On Mon, Mar 27, 2017 at 01:59:42AM -0400, Ian Goldberg wrote:
To add an aside from a discussion with Teor: the entire "version" field could be reduced to a single - probably "zero" - bit, in a manner perhaps similar to the distinctions between Class-A, Class-B, Class-C... addresses in old IPv4.
Thus: if the first bit in the address is zero, then there is no version, and we are at version 0 of the format
If the first bit is one, we are using v1+ of the format and all bets are off, except that the obvious thing then to do is count the number of 1-bits (up to some limit) and declare that to be version number. Once we're up to 3 or 4 or 7 or 8 one-bits, then shift version encoding totally.
Teor will correct me if I misquote him, but the advantage here was:
a) the version number is 1 bit, ie: small, for the forseeable / if we get it right
b) in pursuit of smallness, we could maybe dump the hash in favour of a AONT + eyeballs, which would give back a bunch of extra bits
result: shorter addresses, happier users.
You indeed do not require a checksum under an AONT, but you do require redundancy if you want to catch typos. Something like
base64( AONT( pubkey || 0x0000 ) || version)
is fine. If you want "version" to be a single bit, then the AONT would have to operate on non-full bytes, which is a bit (ha!) annoying, but not terrible. In that case, "0x0000" would actually be 15 bits of 0, and version would be 1 bit. This would only save 1.4 base32 characters, though. If you took off some more bits of the redundancy (down to 8 bits?), you would be able to shave one more base32 char. And indeed, if you make the redunancy just a single byte of 0x00, then the extra 0-bit for the "version" actually fits neatly in the one leftover bit of the base32 encoding, I think, so the AONT is back to working on full bytes.

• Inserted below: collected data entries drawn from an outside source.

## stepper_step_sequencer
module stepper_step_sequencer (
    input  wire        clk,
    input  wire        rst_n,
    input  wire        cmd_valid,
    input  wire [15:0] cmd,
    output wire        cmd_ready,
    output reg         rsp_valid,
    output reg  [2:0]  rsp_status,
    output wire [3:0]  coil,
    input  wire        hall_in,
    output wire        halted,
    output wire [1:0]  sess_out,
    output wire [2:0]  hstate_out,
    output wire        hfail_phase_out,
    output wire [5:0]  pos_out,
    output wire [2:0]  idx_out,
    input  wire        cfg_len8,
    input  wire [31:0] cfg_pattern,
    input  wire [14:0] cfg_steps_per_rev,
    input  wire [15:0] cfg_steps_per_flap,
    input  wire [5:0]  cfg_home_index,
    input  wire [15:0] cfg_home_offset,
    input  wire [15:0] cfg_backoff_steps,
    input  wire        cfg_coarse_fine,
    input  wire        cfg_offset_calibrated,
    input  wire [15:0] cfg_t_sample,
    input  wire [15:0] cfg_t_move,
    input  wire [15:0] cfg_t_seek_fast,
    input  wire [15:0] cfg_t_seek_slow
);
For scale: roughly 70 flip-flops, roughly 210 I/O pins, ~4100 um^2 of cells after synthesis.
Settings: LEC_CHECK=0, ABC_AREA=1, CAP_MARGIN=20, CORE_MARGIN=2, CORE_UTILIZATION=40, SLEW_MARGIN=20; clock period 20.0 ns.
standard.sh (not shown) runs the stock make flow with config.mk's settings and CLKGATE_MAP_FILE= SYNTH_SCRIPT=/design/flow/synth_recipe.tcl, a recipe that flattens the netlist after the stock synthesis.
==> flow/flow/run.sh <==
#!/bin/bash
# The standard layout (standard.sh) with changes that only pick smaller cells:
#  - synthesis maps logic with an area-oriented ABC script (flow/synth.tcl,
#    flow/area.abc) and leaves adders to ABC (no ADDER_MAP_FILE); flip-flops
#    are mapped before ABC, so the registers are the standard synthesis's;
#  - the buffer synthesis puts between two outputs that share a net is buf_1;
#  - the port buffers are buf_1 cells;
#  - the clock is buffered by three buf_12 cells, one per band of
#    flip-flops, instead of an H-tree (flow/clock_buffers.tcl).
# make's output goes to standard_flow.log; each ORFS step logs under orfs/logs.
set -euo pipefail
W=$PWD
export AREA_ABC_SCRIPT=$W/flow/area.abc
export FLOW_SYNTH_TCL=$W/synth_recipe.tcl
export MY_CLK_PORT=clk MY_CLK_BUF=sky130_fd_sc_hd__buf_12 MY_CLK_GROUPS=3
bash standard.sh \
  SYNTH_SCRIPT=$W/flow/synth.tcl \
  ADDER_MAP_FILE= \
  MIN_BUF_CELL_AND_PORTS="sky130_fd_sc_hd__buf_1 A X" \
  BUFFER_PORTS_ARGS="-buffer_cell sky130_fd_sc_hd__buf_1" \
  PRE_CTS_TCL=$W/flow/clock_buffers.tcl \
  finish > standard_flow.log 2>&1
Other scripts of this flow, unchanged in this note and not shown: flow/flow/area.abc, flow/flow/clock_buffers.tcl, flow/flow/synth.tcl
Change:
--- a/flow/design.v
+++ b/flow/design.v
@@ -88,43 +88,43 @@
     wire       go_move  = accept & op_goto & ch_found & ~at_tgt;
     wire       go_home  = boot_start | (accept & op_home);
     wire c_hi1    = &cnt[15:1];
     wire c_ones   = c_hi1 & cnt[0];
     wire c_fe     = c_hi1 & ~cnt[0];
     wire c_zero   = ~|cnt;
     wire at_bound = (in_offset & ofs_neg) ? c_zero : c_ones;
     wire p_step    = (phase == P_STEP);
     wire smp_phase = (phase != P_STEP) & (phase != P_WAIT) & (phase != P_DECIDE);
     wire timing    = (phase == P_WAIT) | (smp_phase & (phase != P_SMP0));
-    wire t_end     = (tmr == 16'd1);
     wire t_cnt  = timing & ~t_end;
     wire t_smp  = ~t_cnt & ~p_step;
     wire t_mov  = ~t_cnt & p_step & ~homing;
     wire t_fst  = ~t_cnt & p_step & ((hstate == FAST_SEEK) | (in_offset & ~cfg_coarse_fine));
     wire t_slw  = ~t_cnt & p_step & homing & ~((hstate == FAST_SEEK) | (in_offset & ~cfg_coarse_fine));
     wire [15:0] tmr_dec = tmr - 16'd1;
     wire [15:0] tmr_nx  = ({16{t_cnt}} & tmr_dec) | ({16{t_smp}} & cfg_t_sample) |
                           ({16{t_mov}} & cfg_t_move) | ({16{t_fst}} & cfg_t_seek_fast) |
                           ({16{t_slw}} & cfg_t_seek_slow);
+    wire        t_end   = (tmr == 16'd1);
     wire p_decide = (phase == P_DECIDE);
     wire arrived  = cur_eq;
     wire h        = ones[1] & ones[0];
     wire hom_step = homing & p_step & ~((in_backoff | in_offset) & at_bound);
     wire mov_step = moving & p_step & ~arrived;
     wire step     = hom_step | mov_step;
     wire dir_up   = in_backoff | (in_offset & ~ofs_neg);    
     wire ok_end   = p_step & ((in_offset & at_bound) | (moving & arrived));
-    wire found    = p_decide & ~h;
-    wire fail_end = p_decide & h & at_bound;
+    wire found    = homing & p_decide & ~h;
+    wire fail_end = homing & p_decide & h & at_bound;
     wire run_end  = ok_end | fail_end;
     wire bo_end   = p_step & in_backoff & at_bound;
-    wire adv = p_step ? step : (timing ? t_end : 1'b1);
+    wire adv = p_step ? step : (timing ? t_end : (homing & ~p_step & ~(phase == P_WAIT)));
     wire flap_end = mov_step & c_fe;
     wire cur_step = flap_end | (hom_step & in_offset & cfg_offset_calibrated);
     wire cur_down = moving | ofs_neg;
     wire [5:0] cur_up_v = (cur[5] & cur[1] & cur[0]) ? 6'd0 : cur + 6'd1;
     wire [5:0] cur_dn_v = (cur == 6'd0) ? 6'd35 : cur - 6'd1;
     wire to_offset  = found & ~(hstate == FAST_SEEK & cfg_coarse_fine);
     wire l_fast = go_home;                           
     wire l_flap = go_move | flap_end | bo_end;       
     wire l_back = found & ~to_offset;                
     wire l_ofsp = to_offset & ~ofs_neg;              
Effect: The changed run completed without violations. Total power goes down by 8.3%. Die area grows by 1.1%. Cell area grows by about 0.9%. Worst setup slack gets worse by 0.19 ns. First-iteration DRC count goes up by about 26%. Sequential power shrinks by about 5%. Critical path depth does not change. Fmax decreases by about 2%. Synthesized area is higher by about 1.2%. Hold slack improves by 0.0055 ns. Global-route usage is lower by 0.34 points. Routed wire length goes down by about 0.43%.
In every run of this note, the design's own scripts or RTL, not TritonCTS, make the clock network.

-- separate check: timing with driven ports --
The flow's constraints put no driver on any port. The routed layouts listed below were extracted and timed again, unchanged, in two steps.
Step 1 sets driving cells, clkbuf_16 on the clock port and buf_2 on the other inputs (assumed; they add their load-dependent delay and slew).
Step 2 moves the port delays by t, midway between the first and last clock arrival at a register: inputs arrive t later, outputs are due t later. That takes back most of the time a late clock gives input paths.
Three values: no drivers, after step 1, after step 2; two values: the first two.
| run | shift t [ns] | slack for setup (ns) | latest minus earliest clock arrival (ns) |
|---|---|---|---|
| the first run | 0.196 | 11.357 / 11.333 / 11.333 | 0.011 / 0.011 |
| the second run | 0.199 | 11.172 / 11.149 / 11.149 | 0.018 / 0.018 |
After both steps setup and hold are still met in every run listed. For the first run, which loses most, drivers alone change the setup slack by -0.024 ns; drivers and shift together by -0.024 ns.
From an optimization exercise on the open Yosys and OpenROAD flow, aimed at small area, a short achievable clock period and few clock cycles per item; shortcuts taken in it are not production practice.
Function was not checked in any run shown here: the RTL went through the layout flow alone.
Power is estimated from default activity; no workload was simulated.

==> flow/run.sh <==
#!/bin/bash
# synth_recipe.tcl (not shown) runs the flow's synth.tcl, then flattens the netlist and writes it again
# the make line also repeats each setting of config.mk as NAME=value (left out here)
make -C /OpenROAD-flow-scripts/flow DESIGN_CONFIG=/design/flow/config.mk WORK_HOME=/design/flow/orfs CLKGATE_MAP_FILE= SYNTH_SCRIPT=/design/flow/synth_recipe.tcl finish
==> flow/config.mk <==
export PLATFORM = sky130hd
export DESIGN_NAME = bitcrush_core
export DESIGN_NICKNAME = bitcrush_core
export VERILOG_FILES = /design/flow/design.v
export SDC_FILE = /design/flow/constraint.sdc
export NUM_CORES = 4
export LEC_CHECK = 0
export CAP_MARGIN = 20
export CORE_MARGIN = 2
export CORE_UTILIZATION = 40
export SLEW_MARGIN = 20
export SYNTH_MEMORY_MAX_BITS = 8192
==> flow/constraint.sdc <==
create_clock -name core_clock -period 12.0 [get_ports {clk}]
set_input_delay 2.4000 -clock core_clock [delete_from_list [all_inputs] [get_ports {clk}]]
set_output_delay 2.4000 -clock core_clock [all_outputs]
set_load 0.01 [all_outputs]
==> flow/design.v <==
module bitcrush_levels_rom (
    input  wire [8:0]  drive,
    output reg  [15:0] lvl_m
);
    always @(*) begin
        case (drive)
            9'd0: lvl_m = 16'd65535;
            9'd1: lvl_m = 16'd65524;
            9'd2: lvl_m = 16'd65493;
            9'd3: lvl_m = 16'd65441;
            9'd4: lvl_m = 16'd65368;
            9'd5: lvl_m = 16'd65275;
            9'd6: lvl_m = 16'd65161;
            9'd7: lvl_m = 16'd65027;
            9'd8: lvl_m = 16'd64872;
            9'd9: lvl_m = 16'd64698;
            9'd10: lvl_m = 16'd64503;
            9'd11: lvl_m = 16'd64288;
            9'd12: lvl_m = 16'd64054;
            9'd13: lvl_m = 16'd63801;
            9'd14: lvl_m = 16'd63528;
            9'd15: lvl_m = 16'd63236;
            9'd16: lvl_m = 16'd62926;
            9'd17: lvl_m = 16'd62598;
            9'd18: lvl_m = 16'd62251;
            9'd19: lvl_m = 16'd61887;
            9'd20: lvl_m = 16'd61505;
            9'd21: lvl_m = 16'd61106;
            9'd22: lvl_m = 16'd60691;
            9'd23: lvl_m = 16'd60259;
            9'd24: lvl_m = 16'd59811;
            9'd25: lvl_m = 16'd59348;
            9'd26: lvl_m = 16'd58870;
            9'd27: lvl_m = 16'd58377;
            9'd28: lvl_m = 16'd57870;
            9'd29: lvl_m = 16'd57349;
            9'd30: lvl_m = 16'd56814;
            9'd31: lvl_m = 16'd56267;
            9'd32: lvl_m = 16'd55708;
            9'd33: lvl_m = 16'd55136;
            9'd34: lvl_m = 16'd54553;
            9'd35: lvl_m = 16'd53959;
            9'd36: lvl_m = 16'd53355;
            9'd37: lvl_m = 16'd52740;
            9'd38: lvl_m = 16'd52117;
            9'd39: lvl_m = 16'd51484;
            9'd40: lvl_m = 16'd50842;
            9'd41: lvl_m = 16'd50193;
            9'd42: lvl_m = 16'd49537;
            9'd43: lvl_m = 16'd48873;
            9'd44: lvl_m = 16'd48203;
            9'd45: lvl_m = 16'd47527;
            9'd46: lvl_m = 16'd46846;
            9'd47: lvl_m = 16'd46160;
            9'd48: lvl_m = 16'd45469;
            9'd49: lvl_m = 16'd44775;
            9'd50: lvl_m = 16'd44077;
            9'd51: lvl_m = 16'd43377;
            9'd52: lvl_m = 16'd42673;
            9'd53: lvl_m = 16'd41969;
            9'd54: lvl_m = 16'd41262;
            9'd55: lvl_m = 16'd40555;
            9'd56: lvl_m = 16'd39847;
            9'd57: lvl_m = 16'd39139;
            9'd58: lvl_m = 16'd38431;
            9'd59: lvl_m = 16'd37724;
            9'd60: lvl_m = 16'd37019;
            9'd61: lvl_m = 16'd36315;
            9'd62: lvl_m = 16'd35613;
            9'd63: lvl_m = 16'd34914;
            9'd64: lvl_m = 16'd34217;
            9'd65: lvl_m = 16'd33524;
            9'd66: lvl_m = 16'd32834;
            9'd67: lvl_m = 16'd32149;
            9'd68: lvl_m = 16'd31468;
            9'd69: lvl_m = 16'd30791;
            9'd70: lvl_m = 16'd30119;
            9'd71: lvl_m = 16'd29453;
            9'd72: lvl_m = 16'd28792;
            9'd73: lvl_m = 16'd28138;
            9'd74: lvl_m = 16'd27489;
            9'd75: lvl_m = 16'd26847;
            9'd76: lvl_m = 16'd26211;
            9'd77: lvl_m = 16'd25583;
            9'd78: lvl_m = 16'd24961;
            9'd79: lvl_m = 16'd24347;
            9'd80: lvl_m = 16'd23741;
            9'd81: lvl_m = 16'd23142;
            9'd82: lvl_m = 16'd22551;
            9'd83: lvl_m = 16'd21968;
            9'd84: lvl_m = 16'd21394;
            9'd85: lvl_m = 16'd20828;
            9'd86: lvl_m = 16'd20270;
            9'd87: lvl_m = 16'd19722;
            9'd88: lvl_m = 16'd19181;
            9'd89: lvl_m = 16'd18650;
            9'd90: lvl_m = 16'd18128;
            9'd91: lvl_m = 16'd17615;
            9'd92: lvl_m = 16'd17111;
            9'd93: lvl_m = 16'd16616;
            9'd94: lvl_m = 16'd16130;
            9'd95: lvl_m = 16'd15654;
            9'd96: lvl_m = 16'd15186;
            9'd97: lvl_m = 16'd14728;
            9'd98: lvl_m = 16'd14280;
            9'd99: lvl_m = 16'd13840;
            9'd100: lvl_m = 16'd13410;
            9'd101: lvl_m = 16'd12989;
            9'd102: lvl_m = 16'd12577;
            9'd103: lvl_m = 16'd12175;
            9'd104: lvl_m = 16'd11781;
            9'd105: lvl_m = 16'd11397;
            9'd106: lvl_m = 16'd11022;
            9'd107: lvl_m = 16'd10656;
            9'd108: lvl_m = 16'd10298;
            9'd109: lvl_m = 16'd9950;
            9'd110: lvl_m = 16'd9610;
            9'd111: lvl_m = 16'd9279;
            9'd112: lvl_m = 16'd8956;
            9'd113: lvl_m = 16'd8642;
            9'd114: lvl_m = 16'd8336;
            9'd115: lvl_m = 16'd8039;
            9'd116: lvl_m = 16'd7749;
            9'd117: lvl_m = 16'd7468;
            9'd118: lvl_m = 16'd7195;
            9'd119: lvl_m = 16'd6929;
            9'd120: lvl_m = 16'd6671;
            9'd121: lvl_m = 16'd6421;
            9'd122: lvl_m = 16'd6178;
            9'd123: lvl_m = 16'd5943;
            9'd124: lvl_m = 16'd5714;
            9'd125: lvl_m = 16'd5493;
            9'd126: lvl_m = 16'd5278;
            9'd127: lvl_m = 16'd5071;
            9'd128: lvl_m = 16'd4869;
            9'd129: lvl_m = 16'd4675;
            9'd130: lvl_m = 16'd4487;
            9'd131: lvl_m = 16'd4305;
            9'd132: lvl_m = 16'd4129;
            9'd133: lvl_m = 16'd3959;
            9'd134: lvl_m = 16'd3794;
            9'd135: lvl_m = 16'd3636;
            9'd136: lvl_m = 16'd3483;
            9'd137: lvl_m = 16'd3335;
            9'd138: lvl_m = 16'd3193;
            9'd139: lvl_m = 16'd3055;
            9'd140: lvl_m = 16'd2923;
            9'd141: lvl_m = 16'd2795;
            9'd142: lvl_m = 16'd2673;
            9'd143: lvl_m = 16'd2554;
            9'd144: lvl_m = 16'd2441;
            9'd145: lvl_m = 16'd2331;
            9'd146: lvl_m = 16'd2226;
            9'd147: lvl_m = 16'd2125;
            9'd148: lvl_m = 16'd2028;
            9'd149: lvl_m = 16'd1934;
            9'd150: lvl_m = 16'd1844;
            9'd151: lvl_m = 16'd1758;
            9'd152: lvl_m = 16'd1676;
            9'd153: lvl_m = 16'd1597;
            9'd154: lvl_m = 16'd1521;
            9'd155: lvl_m = 16'd1448;
            9'd156: lvl_m = 16'd1378;
            9'd157: lvl_m = 16'd1311;
            9'd158: lvl_m = 16'd1247;
            9'd159: lvl_m = 16'd1186;
            9'd160: lvl_m = 16'd1127;
            9'd161: lvl_m = 16'd1071;
            9'd162: lvl_m = 16'd1018;
            9'd163: lvl_m = 16'd966;
            9'd164: lvl_m = 16'd918;
            9'd165: lvl_m = 16'd871;
            9'd166: lvl_m = 16'd826;
            9'd167: lvl_m = 16'd784;
            9'd168: lvl_m = 16'd743;
            9'd169: lvl_m = 16'd704;
            9'd170: lvl_m = 16'd667;
            9'd171: lvl_m = 16'd632;
            9'd172: lvl_m = 16'd598;
            9'd173: lvl_m = 16'd567;
            9'd174: lvl_m = 16'd536;
            9'd175: lvl_m = 16'd507;
            9'd176: lvl_m = 16'd480;
            9'd177: lvl_m = 16'd453;
            9'd178: lvl_m = 16'd428;
            9'd179: lvl_m = 16'd405;
            9'd180: lvl_m = 16'd382;
            9'd181: lvl_m = 16'd361;
            9'd182: lvl_m = 16'd341;
            9'd183: lvl_m = 16'd321;
            9'd184: lvl_m = 16'd303;
            9'd185: lvl_m = 16'd286;
            9'd186: lvl_m = 16'd269;
            9'd187: lvl_m = 16'd254;
            9'd188: lvl_m = 16'd239;
            9'd189: lvl_m = 16'd225;
            9'd190: lvl_m = 16'd212;
            9'd191: lvl_m = 16'd199;
            9'd192: lvl_m = 16'd188;
            9'd193: lvl_m = 16'd176;
            9'd194: lvl_m = 16'd166;
            9'd195: lvl_m = 16'd156;
            9'd196: lvl_m = 16'd146;
            9'd197: lvl_m = 16'd137;
            9'd198: lvl_m = 16'd129;
            9'd199: lvl_m = 16'd121;
            9'd200: lvl_m = 16'd113;
            9'd201: lvl_m = 16'd106;
            9'd202: lvl_m = 16'd100;
            9'd203: lvl_m = 16'd93;
            9'd204: lvl_m = 16'd87;
            9'd205: lvl_m = 16'd82;
            9'd206: lvl_m = 16'd77;
            9'd207: lvl_m = 16'd72;
            9'd208: lvl_m = 16'd67;
            9'd209: lvl_m = 16'd63;
            9'd210: lvl_m = 16'd58;
            9'd211: lvl_m = 16'd55;
            9'd212: lvl_m = 16'd51;
            9'd213: lvl_m = 16'd48;
            9'd214: lvl_m = 16'd44;
            9'd215: lvl_m = 16'd41;
            9'd216: lvl_m = 16'd38;
            9'd217: lvl_m = 16'd36;
            9'd218: lvl_m = 16'd33;
            9'd219: lvl_m = 16'd31;
            9'd220: lvl_m = 16'd29;
            9'd221: lvl_m = 16'd27;
            9'd222: lvl_m = 16'd25;
            9'd223: lvl_m = 16'd23;
            9'd224: lvl_m = 16'd21;
            9'd225: lvl_m = 16'd20;
            9'd226: lvl_m = 16'd18;
            9'd227: lvl_m = 16'd17;
            9'd228: lvl_m = 16'd16;
            9'd229: lvl_m = 16'd14;
            9'd230: lvl_m = 16'd13;
            9'd231: lvl_m = 16'd12;
            9'd232: lvl_m = 16'd11;
            9'd233: lvl_m = 16'd10;
            9'd234: lvl_m = 16'd10;
            9'd235: lvl_m = 16'd9;
            9'd236: lvl_m = 16'd8;
            9'd237: lvl_m = 16'd7;
            9'd238: lvl_m = 16'd7;
            9'd239: lvl_m = 16'd6;
            9'd240: lvl_m = 16'd6;
            9'd241: lvl_m = 16'd5;
            9'd242: lvl_m = 16'd5;
            9'd243: lvl_m = 16'd4;
            9'd244: lvl_m = 16'd4;
            9'd245: lvl_m = 16'd3;
            9'd246: lvl_m = 16'd3;
            9'd247: lvl_m = 16'd3;
            9'd248: lvl_m = 16'd2;
            9'd249: lvl_m = 16'd2;
            9'd250: lvl_m = 16'd2;
            9'd251: lvl_m = 16'd1;
            9'd252: lvl_m = 16'd1;
            9'd253: lvl_m = 16'd1;
            9'd254: lvl_m = 16'd1;
            9'd255: lvl_m = 16'd1;
            9'd256: lvl_m = 16'd1;
            default: lvl_m = 16'd1;
        endcase
    end
endmodule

But is a single byte of redundancy enough? It will let through one out of every 256 typos. (I thought we had spec'd 2 bytes for the checkcum now, but maybe I misremember? I'm also assuming we're using a simple 256-bit encoding of the pubkey, rather than something more complex that saves ~3 bits.)
(Heading to the airport.)
OK, here are the details of this variant of the proposal. Onion addresses are 54 characters in this variant, and the typo-resistance is 13 bits (1/8192 typos are not caught).
Encoding:
raw is a 34-byte array. Put the ed25519 key into raw[0..31] and 0x0000 into raw[32..33]. Note that there are really only 13 bits of 0's for redundancy, plus the 0 bit for the version, plus 2 unused bits in raw[32..33].
Do the AONT. Here G is a hash function mapping 16-byte inputs to 18-byte outputs, and H is a hash function mapping 18-byte inputs to 16-byte outputs. Reasonable implementations would be something like:
G(input) = SHA3-256("Prop224Gv0" || input)[0..17] H(input) = SHA3-256("Prop224Hv0" || input)[0..15]
raw[16..33] ^= G(raw[0..15]) # Clear the last few bits, since we really only want 13 bits of redundancy raw[33] &= 0xf8 raw[0..15] ^= H(raw[16..33])
Then base32-encode raw[0..33]. The 56-character result will always end in "a=" (the two unused bits at the end of raw[33]), so just remove that part.
Decoding:
Base32-decode the received address into raw[0..33]. Depending on your base32 decoder, you may have to stick the "a=" at the end of the address first. The low two bits were unused; be sure the base32 decoder sets them to 0. The next lowest bit (raw[33] & 0x04) is the version bit. Ensure that (raw[33] & 0x04 == 0); if not, this is a different address format version you don't understand.
Undo the AONT:
raw[0..15] ^= H(raw[16..33]) raw[16..33] ^= G(raw[0..15]) # Clear the last few bits, as above raw[33] &= 0xf8
Check the redundancy by ensuring that raw[32..33] = 0x0000. If not, there was a typo in the address. (Note again that since we explicitly cleared the low 3 bits of raw[33], there are really only 13 bits of checking here.)
raw[0..31] is then the pubkey suitable for use in Ed25519. As before (and independently of the AONT stuff), you could sanity-check it to make sure that (a) it is not the identity element, and (b) L times it *is* the identity element. (L is the order of the Ed25519 group.) Checking (a) is important; checking (b) isn't strictly necessary for the reasons given before, but is still a sensible thing to do. If you don't check (b), you actually have to check in (a) that the pubkey isn't one of 8 bad values, not just the identity. So just go ahead and check (b) to rest easier. ;-)
This version contains two calls to SHA3, as opposed to the one such call in the non-AONT (but including a checksum) version. The benefit is Alec's (and others') desire that there cannot be any bits an attacker could twiddle that would leave both the key the same and the address looking OK to somone who just spot-checks say the beginning and/or the end.